The MaxCDC algorithm attempts to address this by performing lookaheads. Instead of selecting cutting points on the fly, it always scans the input up to the maximum limit and only afterwards chooses a cutting point that is most desirable. It considers the most desirable cutting point to be the one for which the Gear hash has the highest value, hence the name MaxCDC.

Runtime performance

Implementing MaxCDC trivially (as done in simple_max_content_defined_chunker.go) has the disadvantage that input data is hashed redundantly. It may process input up to the maximum limit and select a cutting point close to the minimum limit. Any data in between those two limits would be hashed again during the next iteration. To eliminate this overhead, we provide an optimized implementation (in max_content_defined_chunker.go) that preserves potential future cutting points on a stack, allowing subsequent calls to reuse this information. Performance of this optimized implementation is nearly identical to plain FastCDC.

Deduplication performance

In order to validate the quality of the chunking performed by this algorithm, we have created uncompressed tarballs of 80 different versions of the Linux kernel (from v6.0 to v6.8, including all release candidates). Each of these tarballs is approximately 1.4 GB in size.

When chunking all of these tarballs with FastCDC8KB, we see that each tarball is split into about 145k chunks. When deduplicating chunks across all 80 versions, 383,093 chunks remain that have a total size of 3,872,754,501 bytes. Chunks thus have an average size of 10,109 bytes.

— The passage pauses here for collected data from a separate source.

## src/core/scips_pkg.sv

```systemverilog
// Constants, register map and carrier types of the interrupt and power supervisor
`default_nettype none
package scips_pkg;

    // Register offsets, status and settings one per card slot (slot 0 is the user card)
    localparam logic [3:0][7:0] ADDR_SLOT_STAT  = {8'h30, 8'h20, 8'h10, 8'h00};
    localparam logic [3:0][7:0] ADDR_SLOT_SET   = {8'h31, 8'h21, 8'h11, 8'h01};
    localparam logic [7:0]      ADDR_IRQ_STAT   = 8'h41;
    localparam logic [7:0]      ADDR_PWR_CTRL   = 8'h42;

    // Slot status register fields
    localparam int ST_ACTIVE  = 7;
    localparam int ST_EARLY   = 6;
    localparam int ST_LATE    = 5;
    localparam int ST_OC      = 4;
    localparam int ST_PRESL   = 2;
    localparam int ST_PRES    = 1;
    localparam int ST_OTEMP   = 2;
    localparam int ST_UVOLT   = 1;
    localparam int ST_RAMP    = 0;

    // Interrupt status register fields
    localparam logic [3:0][2:0] IRQ_SLOT_BIT = {3'h6, 3'h5, 3'h4, 3'h7};
    localparam int IRQ_OTEMP  = 3;
    localparam int IRQ_UVOLT  = 2;
    localparam int IRQ_SYNC   = 1;
    localparam int IRQ_GPIO   = 0;

    // Power control and settings fields
    localparam int         PWR_BOOST_DIS = 7;
    localparam int         SET_VSEL_HI   = 7;
    localparam int         SET_VSEL_LO   = 6;
    localparam logic [1:0] VSEL_5V       = 2'h2;

    // Reset values and the data read at unmapped addresses
    localparam logic [7:0] UC_SET_RST    = 8'h60;
    localparam logic [7:0] SAM_SET_RST   = 8'h40;
    localparam logic [7:0] PWR_CTRL_RST  = 8'h00;
    localparam logic [7:0] UNMAPPED_DATA = 8'hff;

    // Timing
    localparam int CLK_KHZ          = 10000;
    localparam int RAMP_TIMEOUT_US  = 5000;
    localparam int POWERUP_US       = 100;
    localparam int RAMP_CYCLES      = (RAMP_TIMEOUT_US * CLK_KHZ) / 1000;
    localparam int POWERUP_CYCLES   = (POWERUP_US * CLK_KHZ) / 1000;

    // Inputs arriving from outside the clock domain
    typedef struct packed {
        logic       pres;
        logic [3:0] oc;
        logic       vdd_low;
        logic       vddi_low;
        logic       otemp;
        logic       shdn_n;
        logic [3:0] gpio;
    } scips_async_type;

    typedef enum logic [1:0] {
        PS_OFF     = 2'b00,
        PS_POWERUP = 2'b01,
        PS_RUN     = 2'b10
    } scips_pwr_state_type;

endpackage
`default_nettype wire

```

## src/core/scips_top.sv

```systemverilog
// Interrupt aggregation, fault flags, supply supervision and boost control
// Contract
// - Open-drain active-low request, low when pending
// - Card insertion/removal sets user irq and latch
// - Interrupt read clears flags; latch needs status read
// - Overcurrent sets slot flag and slot interrupt
// - Slot fault flags clear on status read or power off
// - Core undervoltage sets irq flag and status
// - Undervoltage and overtemp status follow condition
// - Overtemperature sets irq flag and status
// - Early answer-to-reset sets slot flag, interrupt
// - Late answer-to-reset sets slot flag, interrupt
// - Sync activation done sets flag, read clears
// - Supply ramp timeout sets ramp fault, interrupt
// - Input pin change sets pin-change irq flag
// - After power-up request asserted with no flag
// - Nothing works before power-on interrupt
// - Core undervoltage deactivates every card slot
// - IO supply loss: deactivate, power off, no fault
// - Boost disabled while disable bit set
// - Boost off in standby, on at activation
// - Boost target high when any 5 V card
// - No boost, low supply gives ramp fault
`timescale 1ns/1ps
`default_nettype none
module scips_top
    import scips_pkg::*;
#(
    parameter int RAMP_CYC    = RAMP_CYCLES,
    parameter int POWERUP_CYC = POWERUP_CYCLES
) (
    input  wire logic       clk_sys_in,
    input  wire logic       rst_b_in,
    input  wire logic       card_present_in,
    input  wire logic [3:0] vcc_overcurrent_in,
    input  wire logic       core_supply_low_in,
    input  wire logic       io_supply_low_in,
    input  wire logic       overtemp_in,
    input  wire logic       shutdown_b_in,
    input  wire logic [3:0] gpio_level_in,
    input  wire logic [3:0] gpio_is_input_in,
    input  wire logic [3:0] async_mode_in,
    input  wire logic [3:0] atr_too_soon_in,
    input  wire logic [3:0] atr_too_late_in,
    input  wire logic       sync_activation_done_in,
    input  wire logic [3:0] activation_cmd_in,
    input  wire logic [3:0] deactivation_cmd_in,
    input  wire logic [3:0] vcc_ready_in,
    input  wire logic [7:0] reg_addr_in,
    input  wire logic       reg_rd_in,
    input  wire logic       reg_wr_in,
    input  wire logic [7:0] reg_wdata_in,
    output var  logic [7:0] reg_rdata_out,
    output var  logic       irq_o_out,
    output var  logic       irq_oe_out,
    output var  logic [3:0] slot_active_out,
    output var  logic [3:0] slot_deactivate_out,
    output var  logic       power_off_out,
    output var  logic       functions_ready_out,
    output var  logic       boost_enable_out,
    output var  logic       boost_target_high_out
);

    localparam int RW = $clog2(RAMP_CYC + 1);
    localparam int PW = $clog2(POWERUP_CYC + 1);
    localparam logic [RW-1:0] RAMP_LAST = RW'(RAMP_CYC - 1);
    localparam logic [PW-1:0] PUP_LAST  = PW'(POWERUP_CYC - 1);

    if (RAMP_CYC < 2 || POWERUP_CYC < 2) begin : g_bad_param
        $error("scips_top: timing counts must be at least 2");
    end

    // Three-stage synchroniser; a change is accepted once stages two and
    // three agree, so a single-cycle glitch on a pin never makes an event.
    scips_async_type sync_a_q, sync_a_d;
    scips_async_type sync_b_q, sync_b_d;
    scips_async_type sync_c_q, sync_c_d;
    scips_async_type filt_q,   filt_d;

    always_comb begin
        logic [12:0] agree;
        agree    = ~(sync_b_q ^ sync_c_q);
        sync_a_d = {card_present_in, vcc_overcurrent_in, core_supply_low_in,
                    io_supply_low_in, overtemp_in, shutdown_b_in,
                    gpio_level_in};
        sync_b_d = sync_a_q;
        sync_c_d = sync_b_q;
        filt_d   = (sync_c_q & agree) | (filt_q & ~agree);
    end

    always_ff @(posedge clk_sys_in or negedge rst_b_in) begin
        if (!rst_b_in) begin
            sync_a_q <= '0;
            sync_b_q <= '0;
            sync_c_q <= '0;
            filt_q   <= '0;
        end else begin
            sync_a_q <= sync_a_d;
            sync_b_q <= sync_b_d;
            sync_c_q <= sync_c_d;
            filt_q   <= filt_d;
        end
    end

    // Main state
    scips_pwr_state_type   state_q,   state_d;
    logic [PW-1:0]         pup_cnt_q, pup_cnt_d;
    logic                  por_q,     por_d;
    logic [7:0]            irq_q,     irq_d;
    logic [3:0]            early_q,   early_d;
    logic [3:0]            late_q,    late_d;
    logic [3:0]            oc_q,      oc_d;
    logic [3:0]            ramp_q,    ramp_d;
    logic                  presl_q,   presl_d;
    logic [3:0]            active_q,  active_d;
    logic [3:0]            ramping_q, ramping_d;
    logic [3:0][RW-1:0]    rcnt_q,    rcnt_d;
    logic [3:0][1:0]       vsel_q,    vsel_d;
    logic [3:0][7:0]       set_q,     set_d;
    logic [7:0]            pwr_q,     pwr_d;
    logic [7:0]            rdata_q,   rdata_d;
    logic                  irq_oe_q,  irq_oe_d;
    logic [3:0]            deact_q,   deact_d;
    logic                  poff_q,    poff_d;
    logic                  ready_q,   ready_d;
    logic                  boost_q,   boost_d;
    logic                  bhigh_q,   bhigh_d;

    always_comb begin
        logic       ready;
        logic       kill_all;
        logic       irq_clr;
        logic [7:0] irq_set;
        logic [7:0] mux;
        logic [7:0] st;
        logic       stat_clr;
        logic       act_start;
        logic       kill;
        logic       timeout;
        logic       oc_set;
        logic       early_set;
        logic       late_set;
        logic       pres_chg;
        logic       five_v;
        ready     = (state_q == PS_RUN);
        kill_all  = !ready || filt_q.vdd_low;
        irq_clr   = reg_rd_in && (reg_addr_in == ADDR_IRQ_STAT);
        irq_set   = '0;
        mux       = UNMAPPED_DATA;
        st        = '0;
        stat_clr  = 1'b0;
        act_start = 1'b0;
        kill      = 1'b0;
        timeout   = 1'b0;
        oc_set    = 1'b0;
        early_set = 1'b0;
        late_set  = 1'b0;
        pres_chg  = 1'b0;
        five_v    = 1'b0;
        state_d   = state_q;
        pup_cnt_d = pup_cnt_q;
        por_d     = por_q && !irq_clr;
        early_d   = early_q;
        late_d    = late_q;
        oc_d      = oc_q;
        ramp_d    = ramp_q;
        presl_d   = presl_q;
        active_d  = active_q;
        ramping_d = ramping_q;
        rcnt_d    = rcnt_q;
        vsel_d    = vsel_q;
        set_d     = set_q;
        pwr_d     = pwr_q;
        deact_d   = '0;

        // Power sequencing; IO supply loss forces power off silently
        unique case (state_q)
            PS_OFF: begin
                pup_cnt_d = '0;
                if (filt_q.shdn_n && !filt_q.vddi_low) begin
                    state_d = PS_POWERUP;
                end
            end
            PS_POWERUP: begin
                pup_cnt_d = pup_cnt_q + PW'(1);
                if (pup_cnt_q == PUP_LAST) begin
                    state_d = PS_RUN;
                    por_d   = 1'b1;
                end
            end
            PS_RUN: begin
                pup_cnt_d = '0;
            end
            default: begin
                state_d = PS_OFF;
            end
        endcase
        if (!filt_q.shdn_n || filt_q.vddi_low) begin
            state_d = PS_OFF;
            por_d   = 1'b0;
        end

        // Global events, taken only while running
        if (ready) begin
            irq_set[IRQ_UVOLT] = filt_d.vdd_low && !filt_q.vdd_low;
            irq_set[IRQ_OTEMP] = filt_d.otemp && !filt_q.otemp;
            irq_set[IRQ_SYNC]  = sync_activation_done_in;
            irq_set[IRQ_GPIO]  = |((filt_d.gpio ^ filt_q.gpio)
                                   & gpio_is_input_in);
        end

        for (int i = 0; i < 4; i++) begin
            stat_clr  = reg_rd_in && (reg_addr_in == ADDR_SLOT_STAT[i]);
            act_start = ready && activation_cmd_in[i] && !active_q[i];
            timeout   = ramping_q[i] && !vcc_ready_in[i]
                        && (rcnt_q[i] == RAMP_LAST);
            oc_set    = ready && filt_d.oc[i] && !filt_q.oc[i];
            early_set = ready && async_mode_in[i] && atr_too_soon_in[i];
            late_set  = ready && async_mode_in[i] && atr_too_late_in[i];
            pres_chg  = ready && (i == 0)
                        && (filt_d.pres != filt_q.pres);
            kill      = kill_all || deactivation_cmd_in[i]
                        || filt_q.oc[i] || timeout;

            // Supply ramp watchdog; without boost a low supply lands here
            if (act_start) begin
                ramping_d[i] = 1'b1;
                rcnt_d[i]    = '0;
                vsel_d[i]    = set_q[i][SET_VSEL_HI:SET_VSEL_LO];
            end else if (vcc_ready_in[i] || kill) begin
                ramping_d[i] = 1'b0;
            end else if (ramping_q[i]) begin
                rcnt_d[i] = rcnt_q[i] + RW'(1);
            end
            active_d[i] = (active_q[i] || act_start) && !kill;
            deact_d[i]  = active_q[i] && kill;

            // Latched slot faults: set wins over the read clear
            oc_d[i]    = (oc_q[i] && !stat_clr) || oc_set;
            early_d[i] = (early_q[i] && !stat_clr) || early_set;
            late_d[i]  = (late_q[i] && !stat_clr) || late_set;
            ramp_d[i]  = (ramp_q[i] && !stat_clr) || timeout;
            if (i == 0) begin
                presl_d = (presl_q && !stat_clr) || pres_chg;
            end
            irq_set[IRQ_SLOT_BIT[i]] = oc_set || early_set || late_set
                                       || timeout || pres_chg;

            five_v = five_v || (active_d[i] && (vsel_d[i] == VSEL_5V));

            // Settings writes ignored until the device is up
            if (ready && reg_wr_in && (reg_addr_in == ADDR_SLOT_SET[i])) begin
                set_d[i] = reg_wdata_in;
            end

            st            = '0;
            st[ST_ACTIVE] = active_q[i];
            st[ST_EARLY]  = early_q[i];
            st[ST_LATE]   = late_q[i];
            st[ST_OC]     = oc_q[i];
            st[ST_RAMP]   = ramp_q[i];
            if (i == 0) begin
                st[ST_PRESL] = presl_q;
                st[ST_PRES]  = filt_q.pres;
            end
            if (i == 1) begin
                st[ST_OTEMP] = filt_q.otemp;
                st[ST_UVOLT] = filt_q.vdd_low;
            end
            if (reg_addr_in == ADDR_SLOT_STAT[i]) begin
                mux = st;
            end
            if (reg_addr_in == ADDR_SLOT_SET[i]) begin
                mux = set_q[i];
            end
        end

        if (ready && reg_wr_in && (reg_addr_in == ADDR_PWR_CTRL)) begin
            pwr_d = reg_wdata_in;
        end
        if (reg_addr_in == ADDR_IRQ_STAT) begin
            mux = irq_q;
        end
        if (reg_addr_in == ADDR_PWR_CTRL) begin
            mux = pwr_q;
        end

        irq_d = (irq_q & ~{8{irq_clr}}) | irq_set;
        if (state_d == PS_OFF) begin
            irq_d    = '0;
            early_d  = '0;
            late_d   = '0;
            oc_d     = '0;
            ramp_d   = '0;
            presl_d  = 1'b0;
        end
        rdata_d  = reg_rd_in ? mux : rdata_q;
        irq_oe_d = (|irq_d) || por_d;
        poff_d   = (state_d == PS_OFF);
        ready_d  = (state_d == PS_RUN);
        // Boost runs only with a card active; target follows any 5 V slot
        boost_d  = ready && !pwr_q[PWR_BOOST_DIS]
                   && (|active_d);
        bhigh_d  = boost_d && five_v;
    end

    always_ff @(posedge clk_sys_in or negedge rst_b_in) begin
        if (!rst_b_in) begin
            state_q   <= PS_OFF;
            pup_cnt_q <= '0;
            por_q     <= 1'b0;
            irq_q     <= '0;
            early_q   <= '0;
            late_q    <= '0;
            oc_q      <= '0;
            ramp_q    <= '0;
            presl_q   <= 1'b0;
            active_q  <= '0;
            ramping_q <= '0;
            rcnt_q    <= '0;
            vsel_q    <= '0;
            set_q     <= {SAM_SET_RST, SAM_SET_RST, SAM_SET_RST, UC_SET_RST};
            pwr_q     <= PWR_CTRL_RST;
            rdata_q   <= '0;
            irq_oe_q  <= 1'b0;
            deact_q   <= '0;
            poff_q    <= 1'b1;
            ready_q   <= 1'b0;
            boost_q   <= 1'b0;
            bhigh_q   <= 1'b0;
        end else begin
            state_q   <= state_d;
            pup_cnt_q <= pup_cnt_d;
            por_q     <= por_d;
            irq_q     <= irq_d;
            early_q   <= early_d;
            late_q    <= late_d;
            oc_q      <= oc_d;
            ramp_q    <= ramp_d;
            presl_q   <= presl_d;
            active_q  <= active_d;
            ramping_q <= ramping_d;
            rcnt_q    <= rcnt_d;
            vsel_q    <= vsel_d;
            set_q     <= set_d;
            pwr_q     <= pwr_d;
            rdata_q   <= rdata_d;
            irq_oe_q  <= irq_oe_d;
            deact_q   <= deact_d;
            poff_q    <= poff_d;
            ready_q   <= ready_d;
            boost_q   <= boost_d;
            bhigh_q   <= bhigh_d;
        end
    end

    // The pad only ever pulls low; the enable carries the request
    logic irq_pad_q;
    always_ff @(posedge clk_sys_in or negedge rst_b_in) begin
        if (!rst_b_in) begin
            irq_pad_q <= 1'b0;
        end else begin
            irq_pad_q <= 1'b0;
        end
    end

    assign reg_rdata_out         = rdata_q;
    assign irq_o_out             = irq_pad_q;
    assign irq_oe_out            = irq_oe_q;
    assign slot_active_out       = active_q;
    assign slot_deactivate_out   = deact_q;
    assign power_off_out         = poff_q;
    assign functions_ready_out   = ready_q;
    assign boost_enable_out      = boost_q;
    assign boost_target_high_out = bhigh_q;

endmodule
`default_nettype wire

```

We then chunked the same tarballs using MaxCDC, using a minimum size of 4,096 bytes and a maximum size of 14,785 bytes. After deduplicating, this yielded 374,833 chunks having a total size of 3,790,013,152 bytes. The minimum and maximum chunk size were intentionally chosen so that the average chunk size was almost identical to that of FastCDC8KB, namely 10,111 bytes.

We therefore conclude that for this specific benchmark the MaxCDC generated output consumes 2.14% less space than FastCDC8KB. Furthermore, the spread in chunk size is also far better when using MaxCDC (14,785 B / 4,096 B ≈ 3.61) when compared to FastCDC8KB (64 KB / 2 KB = 32).

Tuning recommendations

Assume you use MaxCDC to chunk two non-identical, but similar files. Making the ratio between the minimum and maximum permitted chunk size too small leads to bad performance, because it causes the streams of chunks to take longer to converge after differing parts have finished processing.

Conversely, making the ratio between the minimum and maximum permitted chunk size too large is also suboptimal. The reason being that large chunks have a lower probability of getting deduplicated against others. This causes the average size of chunks stored in a deduplicating data store to become higher than that of the chunking algorithm itself.

When chunking and deduplicating the Linux kernel source tarballs, we observed that for that specific data set the optimal ratio between the minimum and maximum chunk size was somewhere close to 4x. We therefore recommend that this ratio is used as a starting point.

Relationship to RDC FilterMax

Microsoft's Remote Differential Compression algorithm uses a content defined chunking algorithm named FilterMax. Just like MaxCDC, it attempts to insert cutting points at positions where the hash value of a rolling hash function is a local maximum. The main difference is that this is only checked within a small region what the algorithm names the horizon. This results in a chunk size distribution that is geometric, similar to traditional Rabin fingerprinting implementations.

Some testing of this construct in combination with the Gear hash function was performed, using the same methodology as described above. Deduplicating yielded 398,967 unique chunks with a combined size of 4,031,959,354 bytes. This is 4.11% worse than FastCDC8KB and 6.38% worse than MaxCDC. The average chunk size was 10,105 bytes, which is similar to what was used for the previous tests.